The dealers were among the names hit hard this past month after such a heady run over multiple trailing time horizons across 3 months and 6 months. The industry and the investor base are still sorting out the risks in the auto cycle after such a wild period of supplier chain disruptions and the distortions in new vs. used car pricing (see Market Menagerie: The Used Car Microcosm 11-29-22).  Used car giant and incumbent player CarMax has been a material underperformer while Carvana has been operating in a world of its own after the plunge in its stock price. CVNA stock was irrationally priced during 2020-2021 (see Carvana: Prisoner’s Dilemma, Used Car Getaway 3-22-23, Carvana: Credit Profile 3-5-23, Carvana: Wax Wheels 12-8-22) and now is bouncing around single digits after a $370 high.
We still see the optimism around franchised dealers as well founded after what in essence was a recession-level volume during the supply chain problems of 2021-2022. The auto dealers will be beneficiaries of record payroll levels and rising wages and the ability to sustain strong numbers in F&I products (finance, insurance, warrantees, etc.) and Parts and Services operations are still supportive.
The above chart lines up the major Auto OEMs in descending order of total returns for the 1Q23 period. Autos have been a material outperformer through the first quarter as optimism around jobs, wages, and consumer credit availability for new vehicles.

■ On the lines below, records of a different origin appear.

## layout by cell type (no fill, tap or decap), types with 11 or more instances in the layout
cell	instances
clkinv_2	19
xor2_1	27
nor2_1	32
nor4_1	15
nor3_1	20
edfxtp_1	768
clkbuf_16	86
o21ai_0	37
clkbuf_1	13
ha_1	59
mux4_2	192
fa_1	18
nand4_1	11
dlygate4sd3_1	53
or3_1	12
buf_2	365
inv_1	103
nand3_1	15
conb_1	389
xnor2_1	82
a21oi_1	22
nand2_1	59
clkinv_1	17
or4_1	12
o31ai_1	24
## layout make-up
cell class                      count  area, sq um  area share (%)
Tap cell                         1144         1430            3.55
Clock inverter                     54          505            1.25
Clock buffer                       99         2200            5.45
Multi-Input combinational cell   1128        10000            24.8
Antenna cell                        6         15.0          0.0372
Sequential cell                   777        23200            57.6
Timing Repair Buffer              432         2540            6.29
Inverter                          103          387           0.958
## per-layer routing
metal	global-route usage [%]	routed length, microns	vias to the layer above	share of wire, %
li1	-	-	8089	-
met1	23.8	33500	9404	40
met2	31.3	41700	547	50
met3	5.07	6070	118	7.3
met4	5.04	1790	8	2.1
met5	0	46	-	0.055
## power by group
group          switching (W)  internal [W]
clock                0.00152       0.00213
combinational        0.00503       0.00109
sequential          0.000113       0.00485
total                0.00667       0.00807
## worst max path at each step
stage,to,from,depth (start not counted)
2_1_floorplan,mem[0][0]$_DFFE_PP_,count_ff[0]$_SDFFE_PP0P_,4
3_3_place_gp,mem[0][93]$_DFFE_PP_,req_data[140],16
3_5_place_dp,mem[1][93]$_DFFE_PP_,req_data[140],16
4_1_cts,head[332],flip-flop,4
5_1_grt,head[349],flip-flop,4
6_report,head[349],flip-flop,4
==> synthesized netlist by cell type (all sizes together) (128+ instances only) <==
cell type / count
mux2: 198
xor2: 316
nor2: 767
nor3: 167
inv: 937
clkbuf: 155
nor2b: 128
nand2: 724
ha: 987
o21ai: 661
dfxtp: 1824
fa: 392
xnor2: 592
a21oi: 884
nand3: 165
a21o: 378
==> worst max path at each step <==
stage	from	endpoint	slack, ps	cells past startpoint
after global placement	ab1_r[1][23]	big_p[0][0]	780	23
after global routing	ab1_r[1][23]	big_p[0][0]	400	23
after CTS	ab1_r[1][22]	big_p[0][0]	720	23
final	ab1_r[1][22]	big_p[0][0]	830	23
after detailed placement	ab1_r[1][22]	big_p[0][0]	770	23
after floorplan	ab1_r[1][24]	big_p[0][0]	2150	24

That combines with easing supplier chain stress. That in turn drives optimism on volumes and high average transaction prices. We see only Toyota lagging the S&P 500 in 3-month performance. Stellantis has been the clear outperformer with Hyundai also a solid winner looking back across more time horizons.
There will be a slew of factors to sort through in 2023 from balance sheet questions to the high rate of spending on the process of transitioning from ICE to EVs. Then there is the capex that will not bring profitability from the emerging technologies for some OEMs potentially for years. Â There will be the material cost question, strategic production planning, and the same supplier chain risks but with higher stakes if geopolitics turn uglier on the China front. The need to do more deep dives on the EV side of the ledger will only become more pressing as those business lines see some more disclosure as we recently saw with Ford.

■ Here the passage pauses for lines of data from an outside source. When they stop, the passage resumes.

$ cat src/hw/rtl/tilt_angle_ring_logger_core.sv
// Channel  Dir  Handshake             Payload
// in       in   in_valid_i/in_stall_o  accel_x_i, accel_y_i, accel_z_i, sample_time_i
// out      out  out_valid_o/out_stall_i tilt_degrees_o, slot_written_o
//
// One sample at a time: the input stays stalled from the input beat until the
// result is registered, and the next beat can be taken once it is; an all-zero
// sample skips the CORDIC. The time taken is set by the bit-serial square root
// and the CORDIC iterations (one per cycle), plus the squaring steps.
// Reset clears the control, the output valid and the write slot; the ring
// store itself holds no reset value. A stalled output only holds the block
// if a second result is ready before the first beat has been taken.
module tilt_angle_ring_logger_core #(
  parameter int RING_DEPTH   = tar_pkg::RingDepthDef,
  parameter int CORDIC_STEPS = tar_pkg::CordicStepsDef
) (
  input  logic                               clk_i,
  input  logic                               rst_ni,
  input  logic                               in_valid_i,
  output logic                               in_stall_o,
  input  logic signed [tar_pkg::AxisW-1:0]   accel_x_i,
  input  logic signed [tar_pkg::AxisW-1:0]   accel_y_i,
  input  logic signed [tar_pkg::AxisW-1:0]   accel_z_i,
  input  logic [tar_pkg::TsW-1:0]            sample_time_i,
  output logic                               out_valid_o,
  input  logic                               out_stall_i,
  output logic [tar_pkg::AngleW-1:0]         tilt_degrees_o,
  output logic [tar_pkg::SlotOutW-1:0]       slot_written_o
);

  localparam int SlotW    = $clog2(RING_DEPTH);
  localparam int SlotExtW = (SlotW > tar_pkg::SlotOutW) ? SlotW : tar_pkg::SlotOutW;
  localparam int AccW     = tar_pkg::AccW;

  typedef enum logic [2:0] {
    StIdle,
    StSqX,
    StSqY,
    StRoot,
    StRot,
    StFin
  } state_e;

  state_e state_q, state_d;

  logic signed [tar_pkg::AxisW-1:0] x_q, y_q, z_q;
  logic [tar_pkg::TsW-1:0]          ts_q;
  logic                             zero_q;
  logic [tar_pkg::SqW-1:0]          sq_q, sq_sum;
  logic signed [tar_pkg::AxisW-1:0] mul_a;
  logic signed [2*tar_pkg::AxisW-1:0] prod;

  logic                             in_acc;
  logic                             root_start, root_done;
  logic [tar_pkg::RootW-1:0]        root;
  logic                             rot_start, rot_done;
  logic signed [AccW-1:0]           rot_acc;

  logic signed [AccW-1:0]           acc_clip;
  logic [AccW-1:0]                  turn, round_sum;
  logic [tar_pkg::AngleW-1:0]       tilt_d;
  logic                             put_ok;

  tar_pkg::ring_wr_t                ring_wr;
  logic [SlotW-1:0]                 slot;
  logic [SlotExtW-1:0]              slot_ext;

  logic                             out_valid_q;
  logic [tar_pkg::AngleW-1:0]       tilt_q;
  logic [tar_pkg::SlotOutW-1:0]     slot_out_q;

  assign in_stall_o = (state_q != StIdle);
  assign in_acc     = in_valid_i && !in_stall_o;

  // Shared squarer: x*x first, then accumulate y*y
  assign mul_a  = (state_q == StSqX) ? x_q : y_q;
  assign prod   = mul_a * mul_a;
  assign sq_sum = sq_q + unsigned'(prod);

  // Sample capture
  always_ff @(posedge clk_i) begin
    if (in_acc) begin
      x_q    <= accel_x_i;
      y_q    <= accel_y_i;
      z_q    <= accel_z_i;
      ts_q   <= sample_time_i;
      zero_q <= (accel_x_i == '0) && (accel_y_i == '0) && (accel_z_i == '0);
    end
    if (state_q == StSqX) begin
      sq_q <= unsigned'(prod);
    end
  end

  assign root_start = (state_q == StSqY);
  assign rot_start  = (state_q == StRoot) && root_done && !zero_q;

  tar_sqrt u_sqrt (
    .clk_i   (clk_i),
    .rst_ni  (rst_ni),
    .start_i (root_start),
    .rad_i   (sq_sum),
    .done_o  (root_done),
    .root_o  (root)
  );

  tar_cordic #(
    .CORDIC_STEPS (CORDIC_STEPS)
  ) u_cordic (
    .clk_i    (clk_i),
    .rst_ni   (rst_ni),
    .start_i  (rot_start),
    .mag_i    (root),
    .axis_z_i (z_q),
    .done_o   (rot_done),
    .acc_o    (rot_acc)
  );

  // Clamp to [0, 180] deg, flip, round half up to Q7; all-zero sample reads 180 deg
  always_comb begin
    if (zero_q || rot_acc[AccW-1]) begin
      acc_clip = '0;
    end else if (rot_acc > tar_pkg::Deg180Q16) begin
      acc_clip = tar_pkg::Deg180Q16;
    end else begin
      acc_clip = rot_acc;
    end
    turn      = unsigned'(tar_pkg::Deg180Q16 - acc_clip);
    round_sum = turn + tar_pkg::RoundBias;
    tilt_d    = round_sum[tar_pkg::FracShift +: tar_pkg::AngleW];
  end

  assign put_ok = (state_q == StFin) && (!out_valid_q || !out_stall_i);

  // Record into the ring as the result goes to the output register
  assign ring_wr.en   = put_ok;
  assign ring_wr.ts   = ts_q;
  assign ring_wr.tilt = tilt_d;

  tar_ring #(
    .RING_DEPTH (RING_DEPTH)
  ) u_ring (
    .clk_i  (clk_i),
    .rst_ni (rst_ni),
    .wr_i   (ring_wr),
    .slot_o (slot)
  );

  assign slot_ext = SlotExtW'(slot);

  // Sequencer
  always_comb begin
    state_d = state_q;
    unique case (state_q)
      StIdle:  if (in_acc) state_d = StSqX;
      StSqX:   state_d = StSqY;
      StSqY:   state_d = StRoot;
      StRoot:  if (root_done) state_d = zero_q ? StFin : StRot;
      StRot:   if (rot_done) state_d = StFin;
      StFin:   if (put_ok) state_d = StIdle;
      default: state_d = StIdle;
    endcase
  end

  // State and output register
  always_ff @(posedge clk_i or negedge rst_ni) begin
    if (!rst_ni) begin
      state_q     <= StIdle;
      out_valid_q <= 1'b0;
    end else begin
      state_q <= state_d;
      if (put_ok) begin
        out_valid_q <= 1'b1;
        tilt_q      <= tilt_d;
        slot_out_q  <= slot_ext[tar_pkg::SlotOutW-1:0];
      end else if (out_valid_q && !out_stall_i) begin
        out_valid_q <= 1'b0;
      end
    end
  end

  assign out_valid_o    = out_valid_q;
  assign tilt_degrees_o = tilt_q;
  assign slot_written_o = slot_out_q;

endmodule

The above chart shows the peer group of major Auto Suppliers. We line them up in descending order of total return based on 1Q23 performance. These are volume sensitive companies that have struggled through the supplier chain crisis and recession level production rates tied to chips and COVID disruptions. Some could be more adversely affected than others by trade conflict with China (e.g., Aptiv).Â
The more tech-based higher margin operations run very different risks and financial profiles than more traditional ICE products that could be vulnerable to obsolescence risk over time. To the extent OE suppliers are investing heavily to serve the EV market, the capex demands could clash with the low initial returns and negative cash flow tied to such growth markets.
The analysis of these names cuts across a range of variables from the markets served (e.g., light vehicles vs. commercial vehicles), the OEM customer mix, the relative value added and pricing power of the product mix, and the exposure to emerging technologies and EVs (including who will see volume declines on diminished demand for traditional ICE products). As you look back across 5 years and 10 years, the struggles of some of the issuers are very apparent.

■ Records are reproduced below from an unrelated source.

<file path="src/hw/rtl/b85_pkg.sv">
// Shared types, constants and the digit-to-character map for the base-85 encoder.
// No dependencies; every other file of the block but the checker imports this package.
package b85_pkg;

  localparam int unsigned GROUP_DIGITS = 5;
  localparam int unsigned DIGIT_W      = 7;
  localparam int unsigned COUNT_W      = 3;
  localparam int unsigned FIFO_DEPTH   = 2;
  localparam int unsigned FIFO_PTR_W   = $clog2(FIFO_DEPTH);

  localparam logic [7:0]  DIGIT_BASE = 8'd85;
  // floor(2^32 / 85); the product estimate is low by at most one
  localparam logic [25:0] RECIP_85   = 26'd50529027;

  typedef struct packed {
    logic [31:0]        value;
    logic [COUNT_W-1:0] count;
    logic               fin;
  } job_t;

  typedef struct packed {
    logic [GROUP_DIGITS-1:0][DIGIT_W-1:0] digits;
    logic [COUNT_W-1:0]                   count;
    logic                                 fin;
  } group_t;

  function automatic logic [6:0] digit_char(input logic [DIGIT_W-1:0] d);
    logic [6:0] c;
    c = 7'h7E;
    if (d < 7'd10) begin
      c = d + 7'd48;
    end else if (d < 7'd36) begin
      c = d + 7'd55;
    end else if (d < 7'd62) begin
      c = d + 7'd61;
    end else begin
      case (d)
        7'd62:   c = 7'h21;
        7'd63:   c = 7'h23;
        7'd64:   c = 7'h24;
        7'd65:   c = 7'h25;
        7'd66:   c = 7'h26;
        7'd67:   c = 7'h28;
        7'd68:   c = 7'h29;
        7'd69:   c = 7'h2A;
        7'd70:   c = 7'h2B;
        7'd71:   c = 7'h2D;
        7'd72:   c = 7'h3B;
        7'd73:   c = 7'h3C;
        7'd74:   c = 7'h3D;
        7'd75:   c = 7'h3E;
        7'd76:   c = 7'h3F;
        7'd77:   c = 7'h40;
        7'd78:   c = 7'h5E;
        7'd79:   c = 7'h5F;
        7'd80:   c = 7'h60;
        7'd81:   c = 7'h7B;
        7'd82:   c = 7'h7C;
        7'd83:   c = 7'h7D;
        default: c = 7'h7E;
      endcase
    end
    return c;
  endfunction

endpackage

</file>
<file path="src/hw/rtl/base85_stream_encoder.sv">
// Base-85 stream encoder, top level: front end, job queue, converter, emitter.
// Bytes enter the queue at one byte per cycle while full is low. The group rate is set by
// the shared divide-by-85 unit: four divisions per group, each a multiply and a fix step.
// The converter finishes one group before it takes the next job from the queue.
// Output: one character per cycle while pop is held and a converted group is waiting.
// Synchronous active-low reset clears the group, the queue and all valid state.
// Depends on b85_pkg and the b85_* modules.
module base85_stream_encoder (
  input  logic       clk,
  input  logic       rst_n,
  input  logic       push,
  output logic       full,
  input  logic [7:0] in_data_byte,
  input  logic       in_end_of_message,
  output logic       empty,
  input  logic       pop,
  output logic [6:0] out_code_char,
  output logic       out_last_of_run,
  output logic       out_end_of_output
);
  import b85_pkg::*;

  job_t   fr_job, q_job;
  logic   fr_push, q_full, q_empty, q_pop;
  group_t grp;
  logic   grp_valid, grp_take;

  b85_front u_front (
    .clk               (clk),
    .rst_n             (rst_n),
    .push              (push),
    .full              (full),
    .in_data_byte      (in_data_byte),
    .in_end_of_message (in_end_of_message),
    .job_push          (fr_push),
    .job_full          (q_full),
    .job               (fr_job)
  );

  b85_fifo u_fifo (
    .clk     (clk),
    .rst_n   (rst_n),
    .wr_en   (fr_push),
    .wr_data (fr_job),
    .full    (q_full),
    .rd_en   (q_pop),
    .rd_data (q_job),
    .empty   (q_empty)
  );

  b85_conv u_conv (
    .clk       (clk),
    .rst_n     (rst_n),
    .job_empty (q_empty),
    .job       (q_job),
    .job_pop   (q_pop),
    .grp_valid (grp_valid),
    .grp_take  (grp_take),
    .grp       (grp)
  );

  b85_emit u_emit (
    .clk               (clk),
    .rst_n             (rst_n),
    .grp_valid         (grp_valid),
    .grp               (grp),
    .grp_take          (grp_take),
    .empty             (empty),
    .pop               (pop),
    .out_code_char     (out_code_char),
    .out_last_of_run   (out_last_of_run),
    .out_end_of_output (out_end_of_output)
  );

endmodule

</file>
<file path="src/hw/rtl/b85_front.sv">
// Front end: accepts bytes, packs them big-endian into groups, pads a final
// partial group and issues one conversion job per group. Depends on b85_pkg.
module b85_front (
  input  logic          clk,
  input  logic          rst_n,
  input  logic          push,
  output logic          full,
  input  logic [7:0]    in_data_byte,
  input  logic          in_end_of_message,
  output logic          job_push,
  input  logic          job_full,
  output b85_pkg::job_t job
);
  import b85_pkg::*;

  logic [23:0] group_r, group_nxt;
  logic [1:0]  cnt_r, cnt_nxt;
  logic        accept;

  assign full   = job_full;
  assign accept = push && !job_full;

  always_comb begin
    job.fin   = in_end_of_message;
    job.count = {1'b0, cnt_r} + 3'd2;
    case (cnt_r)
      2'd0:    job.value = {in_data_byte, 24'd0};
      2'd1:    job.value = {group_r[7:0], in_data_byte, 16'd0};
      2'd2:    job.value = {group_r[15:0], in_data_byte, 8'd0};
      default: job.value = {group_r, in_data_byte};
    endcase
  end

  assign job_push = accept && ((cnt_r == 2'd3) || in_end_of_message);

  always_comb begin
    group_nxt = group_r;
    cnt_nxt   = cnt_r;
    if (accept) begin
      if (job_push) begin
        group_nxt = 24'd0;
        cnt_nxt   = 2'd0;
      end else begin
        group_nxt = {group_r[15:0], in_data_byte};
        cnt_nxt   = cnt_r + 2'd1;
      end
    end
  end

  always_ff @(posedge clk) begin
    if (!rst_n) begin
      group_r <= 24'd0;
      cnt_r   <= 2'd0;
    end else begin
      group_r <= group_nxt;
      cnt_r   <= cnt_nxt;
    end
  end

endmodule

</file>
<file path="src/hw/rtl/b85_fifo.sv">
// Short job queue between the front end and the converter.
// Depends on b85_pkg for the job type and depth.
module b85_fifo (
  input  logic          clk,
  input  logic          rst_n,
  input  logic          wr_en,
  input  b85_pkg::job_t wr_data,
  output logic          full,
  input  logic          rd_en,
  output b85_pkg::job_t rd_data,
  output logic          empty
);
  import b85_pkg::*;

  job_t                  slot_r [FIFO_DEPTH];
  logic [FIFO_PTR_W-1:0] wr_ptr_r, wr_ptr_nxt;
  logic [FIFO_PTR_W-1:0] rd_ptr_r, rd_ptr_nxt;
  logic [FIFO_PTR_W:0]   cnt_r, cnt_nxt;
  logic                  do_wr, do_rd;

  assign full    = (cnt_r == (FIFO_PTR_W+1)'(FIFO_DEPTH));
  assign empty   = (cnt_r == '0);
  assign do_wr   = wr_en && !full;
  assign do_rd   = rd_en && !empty;
  assign rd_data = slot_r[rd_ptr_r];

  always_comb begin
    wr_ptr_nxt = wr_ptr_r;
    rd_ptr_nxt = rd_ptr_r;
    cnt_nxt    = cnt_r;
    if (do_wr) begin
      wr_ptr_nxt = (wr_ptr_r == FIFO_PTR_W'(FIFO_DEPTH - 1)) ? '0 : wr_ptr_r + 1'b1;
    end
    if (do_rd) begin
      rd_ptr_nxt = (rd_ptr_r == FIFO_PTR_W'(FIFO_DEPTH - 1)) ? '0 : rd_ptr_r + 1'b1;
    end
    if (do_wr && !do_rd) begin
      cnt_nxt = cnt_r + 1'b1;
    end else if (do_rd && !do_wr) begin
      cnt_nxt = cnt_r - 1'b1;
    end
  end

  always_ff @(posedge clk) begin
    if (do_wr) begin
      slot_r[wr_ptr_r] <= wr_data;
    end
  end

  always_ff @(posedge clk) begin
    if (!rst_n) begin
      wr_ptr_r <= '0;
      rd_ptr_r <= '0;
      cnt_r    <= '0;
    end else begin
      wr_ptr_r <= wr_ptr_nxt;
      rd_ptr_r <= rd_ptr_nxt;
      cnt_r    <= cnt_nxt;
    end
  end

endmodule

</file>
<file path="src/hw/rtl/b85_conv.sv">
// Converter: splits a 32-bit group into five base-85 digits with a shared
// divide-by-85 unit (reciprocal multiply step, then one correction step).
// Depends on b85_pkg.
module b85_conv (
  input  logic            clk,
  input  logic            rst_n,
  input  logic            job_empty,
  input  b85_pkg::job_t   job,
  output logic            job_pop,
  output logic            grp_valid,
  input  logic            grp_take,
  output b85_pkg::group_t grp
);
  import b85_pkg::*;

  localparam logic [1:0] ST_IDLE = 2'd0;
  localparam logic [1:0] ST_MUL  = 2'd1;
  localparam logic [1:0] ST_FIX  = 2'd2;
  localparam logic [1:0] ST_DONE = 2'd3;

  logic [1:0]  st_r, st_nxt;
  logic [1:0]  step_r, step_nxt;
  logic [31:0] val_r, val_nxt;
  logic [57:0] prod_r, prod_nxt;
  logic [GROUP_DIGITS-1:0][DIGIT_W-1:0] dig_r, dig_nxt;
  logic [COUNT_W-1:0] cnt_r, cnt_nxt;
  logic        fin_r, fin_nxt;

  logic [25:0] q_est;
  logic [31:0] qx85;
  logic [31:0] rem_w;
  logic [7:0]  rem8;
  logic        ge;
  logic [31:0] q_fix;
  logic [DIGIT_W-1:0] digit;
  logic [2:0]  widx;

  assign q_est = prod_r[57:32];
  assign qx85  = {6'd0, q_est} * 32'(DIGIT_BASE);
  assign rem_w = val_r - qx85;
  assign rem8  = rem_w[7:0];
  assign ge    = (rem8 >= DIGIT_BASE);
  assign q_fix = {6'd0, q_est} + {31'd0, ge};
  assign digit = ge ? DIGIT_W'(rem8 - DIGIT_BASE) : rem8[DIGIT_W-1:0];
  assign widx  = 3'd4 - {1'b0, step_r};

  assign grp_valid  = (st_r == ST_DONE);
  assign grp.digits = dig_r;
  assign grp.count  = cnt_r;
  assign grp.fin    = fin_r;

  always_comb begin
    st_nxt   = st_r;
    step_nxt = step_r;
    val_nxt  = val_r;
    prod_nxt = prod_r;
    dig_nxt  = dig_r;
    cnt_nxt  = cnt_r;
    fin_nxt  = fin_r;
    job_pop  = 1'b0;
    case (st_r)
      ST_IDLE: begin
        if (!job_empty) begin
          job_pop = 1'b1;
        end
      end
      ST_MUL: begin
        prod_nxt = 58'(val_r) * 58'(RECIP_85);
        st_nxt   = ST_FIX;
      end
      ST_FIX: begin
        val_nxt       = q_fix;
        dig_nxt[widx] = digit;
        if (step_r == 2'd3) begin
          dig_nxt[0] = q_fix[DIGIT_W-1:0];
          st_nxt     = ST_DONE;
        end else begin
          step_nxt = step_r + 2'd1;
          st_nxt   = ST_MUL;
        end
      end
      ST_DONE: begin
        if (grp_take) begin
          if (!job_empty) begin
            job_pop = 1'b1;
          end else begin
            st_nxt = ST_IDLE;
          end
        end
      end
      default: st_nxt = ST_IDLE;
    endcase
    if (job_pop) begin
      val_nxt  = job.value;
      cnt_nxt  = job.count;
      fin_nxt  = job.fin;
      step_nxt = 2'd0;
      st_nxt   = ST_MUL;
    end
  end

  always_ff @(posedge clk) begin
    val_r  <= val_nxt;
    prod_r <= prod_nxt;
    dig_r  <= dig_nxt;
    cnt_r  <= cnt_nxt;
    fin_r  <= fin_nxt;
  end

  always_ff @(posedge clk) begin
    if (!rst_n) begin
      st_r   <= ST_IDLE;
      step_r <= 2'd0;
    end else begin
      st_r   <= st_nxt;
      step_r <= step_nxt;
    end
  end

endmodule

</file>
<file path="src/hw/rtl/b85_emit.sv">
// Back end: holds one converted group and streams its characters, most
// significant first, through an output register. Depends on b85_pkg.
module b85_emit (
  input  logic            clk,
  input  logic            rst_n,
  input  logic            grp_valid,
  input  b85_pkg::group_t grp,
  output logic            grp_take,
  output logic            empty,
  input  logic            pop,
  output logic [6:0]      out_code_char,
  output logic            out_last_of_run,
  output logic            out_end_of_output
);
  import b85_pkg::*;

  logic [GROUP_DIGITS-1:0][DIGIT_W-1:0] edig_r, edig_nxt;
  logic [COUNT_W-1:0] ecnt_r, ecnt_nxt;
  logic               efin_r, efin_nxt;
  logic [2:0]         eidx_r, eidx_nxt;
  logic               ebuf_v_r, ebuf_v_nxt;
  logic               out_v_r, out_v_nxt;
  logic [6:0]         char_r, char_nxt;
  logic               last_r, last_nxt;
  logic               eoo_r, eoo_nxt;
  logic               load, is_last;

  assign is_last  = (eidx_r == (ecnt_r - 3'd1));
  assign load     = ebuf_v_r && (!out_v_r || pop);
  assign grp_take = grp_valid && (!ebuf_v_r || (load && is_last));

  assign empty             = !out_v_r;
  assign out_code_char     = char_r;
  assign out_last_of_run   = last_r;
  assign out_end_of_output = eoo_r;

  always_comb begin
    edig_nxt   = edig_r;
    ecnt_nxt   = ecnt_r;
    efin_nxt   = efin_r;
    eidx_nxt   = eidx_r;
    ebuf_v_nxt = ebuf_v_r;
    out_v_nxt  = out_v_r;
    char_nxt   = char_r;
    last_nxt   = last_r;
    eoo_nxt    = eoo_r;
    if (pop) begin
      out_v_nxt = 1'b0;
    end
    if (load) begin
      out_v_nxt = 1'b1;
      char_nxt  = digit_char(edig_r[eidx_r]);
      last_nxt  = is_last;
      eoo_nxt   = is_last && efin_r;
      if (is_last) begin
        ebuf_v_nxt = 1'b0;
      end else begin
        eidx_nxt = eidx_r + 3'd1;
      end
    end
    if (grp_take) begin
      edig_nxt   = grp.digits;
      ecnt_nxt   = grp.count;
      efin_nxt   = grp.fin;
      eidx_nxt   = 3'd0;
      ebuf_v_nxt = 1'b1;
    end
  end

  always_ff @(posedge clk) begin
    edig_r <= edig_nxt;
    ecnt_r <= ecnt_nxt;
    efin_r <= efin_nxt;
    eidx_r <= eidx_nxt;
    char_r <= char_nxt;
    last_r <= last_nxt;
    eoo_r  <= eoo_nxt;
  end

  always_ff @(posedge clk) begin
    if (!rst_n) begin
      ebuf_v_r <= 1'b0;
      out_v_r  <= 1'b0;
    end else begin
      ebuf_v_r <= ebuf_v_nxt;
      out_v_r  <= out_v_nxt;
    end
  end

endmodule

</file>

We see some of the usual suspects near the top (Autoliv, BorgWarner, Visteon, Aptiv) and also some traditionally strong players that delivered a bad quarter (Magna). The operating profiles of these companies and their convoluted histories (spin-offs, mergers, post-bankruptcy evolutions, etc.) take a lot of trench work. We will be working on more of them with stand-alone research as the spring selling season unfolds and quarterly earnings season rolls out.